Anyway, we shall be posting all the news from the budget here and on Becky’s fantastic policy blog – but visit here first please just so my stats are better than hers.

In other news, you may wish to look at AMRC’s submission to the House of Commons Science and Technology Select Committee inquiry into peer review published today.  As I have said many times before, the UK has a good story to tell on the commitment of research charities to using peer review to allocate their research funding.  Other written evidence submitted to the inquiry can be viewed on the committee’s website.

Plus, I should make mention of the final AMRC/UK National Stem Cell Network public engagement meeting – this time in York on 29th March 2011.  The event will feature the screening of the award winning film ‘Indestructible’ which documents the declining health of a young American motor neurone disease sufferer, including his trip to China for a stem cell therapy.  The film will be followed by a question and answer session with a panel of local experts.

Finally, a soft launch of an exciting new project that AMRC, together with the British Library, UKOLN at the University of Bath, Sage Bionetworks and the Digital Curation Centre and funded by JISC, will be undertaking over the next few months to investigate the potential of crowd- sourced “lay summaries”, derived from UK PubMed Central content, to enable the citizen- patient to better understand research.  The project now has its very own blog which will be populated with a great deal more information very, very soon.

As CEO of a membership association I am used to crowd-surfing.  So this is a new one on me and all the more exciting because of it.

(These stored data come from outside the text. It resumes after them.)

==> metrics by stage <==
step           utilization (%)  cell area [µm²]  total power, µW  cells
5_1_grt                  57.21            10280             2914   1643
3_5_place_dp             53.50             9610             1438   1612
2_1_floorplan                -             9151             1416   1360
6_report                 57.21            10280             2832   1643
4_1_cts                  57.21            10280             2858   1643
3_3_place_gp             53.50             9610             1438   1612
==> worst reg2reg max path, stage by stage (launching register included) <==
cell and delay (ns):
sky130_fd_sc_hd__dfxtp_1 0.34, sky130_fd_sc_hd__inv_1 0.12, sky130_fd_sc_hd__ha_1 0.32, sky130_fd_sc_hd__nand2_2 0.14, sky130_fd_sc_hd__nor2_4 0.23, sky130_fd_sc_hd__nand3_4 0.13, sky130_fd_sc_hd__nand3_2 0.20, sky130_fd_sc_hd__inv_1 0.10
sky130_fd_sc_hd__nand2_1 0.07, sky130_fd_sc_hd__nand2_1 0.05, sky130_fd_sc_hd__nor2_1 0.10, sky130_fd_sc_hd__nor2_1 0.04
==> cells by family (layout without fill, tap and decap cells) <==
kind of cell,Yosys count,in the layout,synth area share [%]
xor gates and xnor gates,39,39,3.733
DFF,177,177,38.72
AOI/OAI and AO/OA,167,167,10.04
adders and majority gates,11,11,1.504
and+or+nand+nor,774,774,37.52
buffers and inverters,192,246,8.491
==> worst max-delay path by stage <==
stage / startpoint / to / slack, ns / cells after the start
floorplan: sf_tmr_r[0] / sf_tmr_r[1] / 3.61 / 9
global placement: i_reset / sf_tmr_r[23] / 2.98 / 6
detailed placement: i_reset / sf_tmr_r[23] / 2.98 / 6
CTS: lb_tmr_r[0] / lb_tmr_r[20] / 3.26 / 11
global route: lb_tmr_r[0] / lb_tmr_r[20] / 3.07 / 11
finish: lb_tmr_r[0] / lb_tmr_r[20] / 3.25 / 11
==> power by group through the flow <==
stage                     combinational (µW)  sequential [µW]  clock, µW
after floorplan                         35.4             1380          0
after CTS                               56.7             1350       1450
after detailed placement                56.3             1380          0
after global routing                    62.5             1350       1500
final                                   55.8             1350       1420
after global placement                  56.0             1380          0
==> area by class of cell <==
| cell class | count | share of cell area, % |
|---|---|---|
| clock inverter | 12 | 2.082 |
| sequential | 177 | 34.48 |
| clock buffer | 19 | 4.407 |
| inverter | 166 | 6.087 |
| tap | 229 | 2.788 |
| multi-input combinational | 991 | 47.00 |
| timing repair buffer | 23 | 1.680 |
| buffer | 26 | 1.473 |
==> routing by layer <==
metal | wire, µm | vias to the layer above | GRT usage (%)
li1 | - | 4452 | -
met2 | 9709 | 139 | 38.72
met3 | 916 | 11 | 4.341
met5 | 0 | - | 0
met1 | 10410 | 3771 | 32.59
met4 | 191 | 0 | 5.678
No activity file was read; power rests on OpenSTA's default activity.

So the UKCMRI partners were in front of the House of Commons Science and Technology Committee yesterday as were representatives of the local community.  Meanwhile the Science Minister, David Willetts, announced that the Government had agreed the business plan for the new centre as put forward by the Medical Research Council (MRC).   A good day all in all for the Centre and its supporters.

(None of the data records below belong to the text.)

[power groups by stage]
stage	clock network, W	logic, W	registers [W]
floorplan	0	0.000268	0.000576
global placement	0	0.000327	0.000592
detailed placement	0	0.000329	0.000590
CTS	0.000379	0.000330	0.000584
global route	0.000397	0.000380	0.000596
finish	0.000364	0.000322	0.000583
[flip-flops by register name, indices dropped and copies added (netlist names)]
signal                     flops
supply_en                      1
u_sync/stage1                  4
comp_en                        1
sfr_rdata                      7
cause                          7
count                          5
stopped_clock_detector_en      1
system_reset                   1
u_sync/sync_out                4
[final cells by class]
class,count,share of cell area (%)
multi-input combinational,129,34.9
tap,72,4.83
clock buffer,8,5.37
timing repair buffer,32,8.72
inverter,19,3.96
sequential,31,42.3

Interestingly UKCMRI is mentioned in two diagnostic articles looking back at last week’s announcement by Pfizer.  The first is by Andrew Jack in the Financial Times.  The second is by Colin Macilwein in NatureNews.   Each piece has a different accent with the latter taking a slightly more critical stance as regards the relationship between Government and pharma.  But there are also themes common to both around the need to reduce regulation and for better data sharing by companies.

I suppose Pfizer’s Sandwich plant  and UKCMRI are both of their time and I thought David Cooksey’s (Chair, UKCMRI) take on how UKCMRI will differ from what has gone before in the way it will cluster capabilities and knowledge was quite helpful to understanding why UKCMRI is so important to UK science.  

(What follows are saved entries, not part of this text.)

$ cat src/adg_pkg.sv
// package: constants and types of the absolute and direct address generator
package adg_pkg;
   localparam int ADG_DATA_AW = 23;
   localparam int ADG_IO_AW   = 16;
   localparam int ADG_PAGE_W  = 7;
   localparam int ADG_PTR_W   = 16;
   localparam int ADG_OFF_W   = 7;
   localparam int ADG_PERI_W  = 9;
   localparam int ADG_EXT_W   = 24;
   localparam int ADG_APB_AW  = 8;
   localparam int ADG_CNT_W   = 8;

   // register byte offsets
   localparam logic [7:0] ADG_OFS_DPH  = 8'h00;
   localparam logic [7:0] ADG_OFS_DP   = 8'h04;
   localparam logic [7:0] ADG_OFS_XDP  = 8'h08;
   localparam logic [7:0] ADG_OFS_SPH  = 8'h0c;
   localparam logic [7:0] ADG_OFS_SP   = 8'h10;
   localparam logic [7:0] ADG_OFS_PDP  = 8'h14;
   localparam logic [7:0] ADG_OFS_ST1  = 8'h18;
   localparam logic [7:0] ADG_OFS_LAST = 8'h1c;
   localparam logic [7:0] ADG_OFS_REFC = 8'h20;

   // field positions
   localparam int ADG_ST1_CPL_BIT  = 0;
   localparam int ADG_LAST_IO_BIT  = 23;
   localparam int ADG_LAST_BIT_BIT = 24;

   // reset values
   localparam logic [6:0]  ADG_RST_DPH = 7'h00;
   localparam logic [15:0] ADG_RST_DP  = 16'h0000;
   localparam logic [6:0]  ADG_RST_SPH = 7'h00;
   localparam logic [15:0] ADG_RST_SP  = 16'h0000;
   localparam logic [8:0]  ADG_RST_PDP = 9'h000;
   localparam logic        ADG_RST_CPL = 1'b0;

   typedef enum logic [2:0] {
      ADG_MODE_K16,
      ADG_MODE_K23,
      ADG_MODE_IO_ABS,
      ADG_MODE_DIRECT,
      ADG_MODE_REG_BIT,
      ADG_MODE_PDP
   } adg_mode_t;
endpackage

$ cat src/adg_calc_if.sv
// interface: page state and operand in, formed address out
`timescale 1ns/1ps
`default_nettype none
interface adg_calc_if;
   import adg_pkg::*;
   adg_mode_t          mode;
   logic [23:0]        ext;
   logic [6:0]         offset;
   logic               mmr_qual;
   logic               direct_mode_select;
   logic [6:0]         data_page_high;
   logic [15:0]        dp;
   logic [6:0]         stack_page_high;
   logic [15:0]        sp;
   logic [8:0]         peripheral_page_register;
   logic [22:0]        addr;
   logic               is_io;
   logic               is_bit;
   modport regs (output mode, ext, offset, mmr_qual, direct_mode_select, data_page_high, dp, stack_page_high, sp,
                 peripheral_page_register, input addr, is_io, is_bit);
   modport calc (input mode, ext, offset, mmr_qual, direct_mode_select, data_page_high, dp, stack_page_high, sp,
                 peripheral_page_register, output addr, is_io, is_bit);
endinterface
`default_nettype wire

$ cat src/adg_addr_calc.sv
// module: combinational address former for absolute and direct modes
`timescale 1ns/1ps
`default_nettype none
module adg_addr_calc
(
   adg_calc_if.calc c
);
   import adg_pkg::*;

   logic [15:0] dp_eff;
   logic [6:0]  dph_eff;

   // register-space qualifier acts as zero page and zero pointer
   always_comb
   begin
      dp_eff  = c.mmr_qual ? 16'h0000 : c.dp;
      dph_eff = c.mmr_qual ? 7'h00 : c.data_page_high;
   end

   always_comb
   begin
      c.addr   = 23'h000000;
      c.is_io  = 1'b0;
      c.is_bit = 1'b0;
      case (c.mode)
         ADG_MODE_K16:
            c.addr = {c.data_page_high, c.ext[15:0]};
         ADG_MODE_K23:
            c.addr = c.ext[22:0];
         ADG_MODE_IO_ABS:
         begin
            c.addr  = {7'h00, c.ext[15:0]};
            c.is_io = 1'b1;
         end
         ADG_MODE_DIRECT:
            // 16-bit sum truncates: wraps inside the main page
            if (c.direct_mode_select)
               c.addr = {c.stack_page_high, 16'(c.sp + {9'h000, c.offset})};
            else
               c.addr = {dph_eff, 16'(dp_eff + {9'h000, c.offset})};
         ADG_MODE_REG_BIT:
         begin
            c.addr   = {16'h0000, c.offset};
            c.is_bit = 1'b1;
         end
         ADG_MODE_PDP:
         begin
            c.addr  = {7'h00, c.peripheral_page_register, c.offset};
            c.is_io = 1'b1;
         end
         default:
            c.addr = 23'h000000;
      endcase
   end
endmodule // adg_addr_calc
`default_nettype wire

$ cat src/adg_top.sv
// module: address generator top with page registers over apb
//
// Contract
// - short constant mode joins high page and constant
// - constant comes from two or three extension bytes
// - long constant mode drops extension top bit
// - absolute modes never issued when paired
// - io absolute uses constant unchanged
// - select bit picks page or stack direct
// - bit and peripheral direct ignore select bit
// - page direct upper bits from high page
// - page direct low bits pointer plus offset
// - page pointer takes any start address
// - page halves writable apart and together
// - direct low sum wraps inside page
// - stack direct uses stack page and pointer
// - bit direct offset is register bit address
// - peripheral direct uses page register and offset
// - register-space qualifier changes offset use
// - qualifier forces page and pointer to zero
// - stack direct adds unsigned seven-bit offset
// - peripheral page gives upper nine bits
//
// Decided for this implementation: the placing of the registers and register access over APB.
`timescale 1ns/1ps
`default_nettype none
module adg_top
(
   input  wire logic                   pclk,
   input  wire logic                   presetn,
   input  wire logic                   psel,
   input  wire logic                   penable,
   input  wire logic                   pwrite,
   input  wire logic [7:0]             paddr,
   input  wire logic [31:0]            pwdata,
   output var  logic [31:0]            prdata,
   output var  logic                   pready,
   output var  logic                   pslverr,
   input  wire logic                   op_valid,
   input  wire adg_pkg::adg_mode_t     op_mode,
   input  wire logic [23:0]            op_ext,
   input  wire logic [6:0]             op_offset,
   input  wire logic                   op_mmr_qual,
   input  wire logic                   op_bit_pair,
   input  wire logic                   op_paired,
   output var  logic                   addr_valid,
   output var  logic [22:0]            addr_out,
   output var  logic                   addr_is_io,
   output var  logic                   addr_is_bit,
   output var  logic                   addr_bit_pair,
   output var  logic                   pair_refused
);
   import adg_pkg::*;

   logic [6:0]   dph_reg;
   logic [15:0]  dp_reg;
   logic [6:0]   sph_reg;
   logic [15:0]  sp_reg;
   logic [8:0]   pdp_reg;
   logic         cpl_reg;
   logic [7:0]   refused_cnt_reg;
   logic [31:0]  rdata_next;
   logic         rerr_next;
   logic         wr_take;
   logic         setup;
   logic         is_abs;
   logic         refuse;
   logic         accept;

   adg_calc_if calc_bus ();

   function automatic logic mode_is_abs(input adg_mode_t m);
      return (m == ADG_MODE_K16) || (m == ADG_MODE_K23) ||
             (m == ADG_MODE_IO_ABS);
   endfunction

   function automatic logic addr_mapped(input logic [7:0] a);
      return (a == ADG_OFS_DPH) || (a == ADG_OFS_DP) ||
             (a == ADG_OFS_XDP) || (a == ADG_OFS_SPH) ||
             (a == ADG_OFS_SP) || (a == ADG_OFS_PDP) ||
             (a == ADG_OFS_ST1) || (a == ADG_OFS_LAST) ||
             (a == ADG_OFS_REFC);
   endfunction

   function automatic logic addr_read_only(input logic [7:0] a);
      return (a == ADG_OFS_LAST) || (a == ADG_OFS_REFC);
   endfunction

   assign setup   = psel && !penable;
   assign wr_take = psel && penable && pready && pwrite && !pslverr;
   assign is_abs  = mode_is_abs(op_mode);
   // the extension word fills the pairing slot
   assign refuse  = op_valid && is_abs && op_paired;
   assign accept  = op_valid && !refuse;

   // operand path into the address former
   assign calc_bus.mode     = op_mode;
   assign calc_bus.ext      = op_ext;
   assign calc_bus.offset   = op_offset;
   assign calc_bus.mmr_qual = op_mmr_qual;
   assign calc_bus.direct_mode_select      = cpl_reg;
   assign calc_bus.data_page_high      = dph_reg;
   assign calc_bus.dp       = dp_reg;
   assign calc_bus.stack_page_high      = sph_reg;
   assign calc_bus.sp       = sp_reg;
   assign calc_bus.peripheral_page_register      = pdp_reg;

   adg_addr_calc u_calc
   (
      .c (calc_bus.calc)
   );

   // apb: answer prepared in setup, pready high in the access phase
   always_ff @(posedge pclk or negedge presetn)
   begin
      if (!presetn)
         pready <= 1'b0;
      else
         pready <= setup;
   end

   always_comb
   begin
      rdata_next = 32'h00000000;
      rerr_next  = 1'b0;
      if (!addr_mapped(paddr))
         rerr_next = 1'b1;
      else if (pwrite && addr_read_only(paddr))
         rerr_next = 1'b1;
      else if (paddr == ADG_OFS_DPH)
         rdata_next = {25'h0000000, dph_reg};
      else if (paddr == ADG_OFS_DP)
         rdata_next = {16'h0000, dp_reg};
      else if (paddr == ADG_OFS_XDP)
         rdata_next = {9'h000, dph_reg, dp_reg};
      else if (paddr == ADG_OFS_SPH)
         rdata_next = {25'h0000000, sph_reg};
      else if (paddr == ADG_OFS_SP)
         rdata_next = {16'h0000, sp_reg};
      else if (paddr == ADG_OFS_PDP)
         rdata_next = {23'h000000, pdp_reg};
      else if (paddr == ADG_OFS_ST1)
         rdata_next = {31'h00000000, cpl_reg};
      else if (paddr == ADG_OFS_LAST)
         rdata_next = {7'h00, addr_is_bit, addr_is_io, addr_out};
      else
         rdata_next = {24'h000000, refused_cnt_reg};
   end

   always_ff @(posedge pclk or negedge presetn)
   begin
      if (!presetn)
      begin
         prdata  <= 32'h00000000;
         pslverr <= 1'b0;
      end
      else if (setup)
      begin
         prdata  <= pwrite ? 32'h00000000 : rdata_next;
         pslverr <= rerr_next;
      end
      else if (!psel)
      begin
         prdata  <= 32'h00000000;
         pslverr <= 1'b0;
      end
   end

   // data page: halves apart or both at once
   always_ff @(posedge pclk or negedge presetn)
   begin
      if (!presetn)
      begin
         dph_reg <= ADG_RST_DPH;
         dp_reg  <= ADG_RST_DP;
      end
      else if (wr_take)
      begin
         if (paddr == ADG_OFS_DPH)
            dph_reg <= pwdata[6:0];
         else if (paddr == ADG_OFS_DP)
            dp_reg <= pwdata[15:0];
         else if (paddr == ADG_OFS_XDP)
         begin
            dph_reg <= pwdata[22:16];
            dp_reg  <= pwdata[15:0];
         end
      end
   end

   // stack page and pointer
   always_ff @(posedge pclk or negedge presetn)
   begin
      if (!presetn)
      begin
         sph_reg <= ADG_RST_SPH;
         sp_reg  <= ADG_RST_SP;
      end
      else if (wr_take)
      begin
         if (paddr == ADG_OFS_SPH)
            sph_reg <= pwdata[6:0];
         else if (paddr == ADG_OFS_SP)
            sp_reg <= pwdata[15:0];
      end
   end

   // peripheral page and direct mode select
   always_ff @(posedge pclk or negedge presetn)
   begin
      if (!presetn)
      begin
         pdp_reg <= ADG_RST_PDP;
         cpl_reg <= ADG_RST_CPL;
      end
      else if (wr_take)
      begin
         if (paddr == ADG_OFS_PDP)
            pdp_reg <= pwdata[8:0];
         else if (paddr == ADG_OFS_ST1)
            cpl_reg <= pwdata[ADG_ST1_CPL_BIT];
      end
   end

   // one registered stage toward the access stage
   always_ff @(posedge pclk or negedge presetn)
   begin
      if (!presetn)
      begin
         addr_valid    <= 1'b0;
         addr_out      <= 23'h000000;
         addr_is_io    <= 1'b0;
         addr_is_bit   <= 1'b0;
         addr_bit_pair <= 1'b0;
      end
      else
      begin
         addr_valid <= accept;
         if (accept)
         begin
            addr_out      <= calc_bus.addr;
            addr_is_io    <= calc_bus.is_io;
            addr_is_bit   <= calc_bus.is_bit;
            // two adjacent bits only mean something in bit mode
            addr_bit_pair <= calc_bus.is_bit && op_bit_pair;
         end
      end
   end

   // refusal pulse and a saturating count for software
   always_ff @(posedge pclk or negedge presetn)
   begin
      if (!presetn)
      begin
         pair_refused    <= 1'b0;
         refused_cnt_reg <= 8'h00;
      end
      else
      begin
         pair_refused <= refuse;
         if (refuse && refused_cnt_reg != 8'hff)
            refused_cnt_reg <= refused_cnt_reg + 8'h01;
      end
   end
endmodule // adg_top
`default_nettype wire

There was a lot of talk about the science ‘ecosystem’ at the time of the Spending Review and the need for the Government to avoid breaking it by not thinking through the consequences of its actions.  That’s the real issue about Pfizer and Sandwich, that together with other pharma cuts over the last few years, the UK has lost a significant amount of its pharma R&D capacity and capability with major knock-on effects for all including medical research charities. 

Against that background, initiatives such as UKCMRI take on even greater importance but the Government needs to think more strategically if we are to better manage the ecosystem going forward.  A TaskForce in Sandwich is important to managing the impact on the local community but we could do with a national Task Force as well.  One can only load so much onto UKCMRI.

And..finally from the sector…my congratulations to Alzheimer’s Research Trust who changed their name to Alzheimer’s Research UK yesterday and have a new website to boot.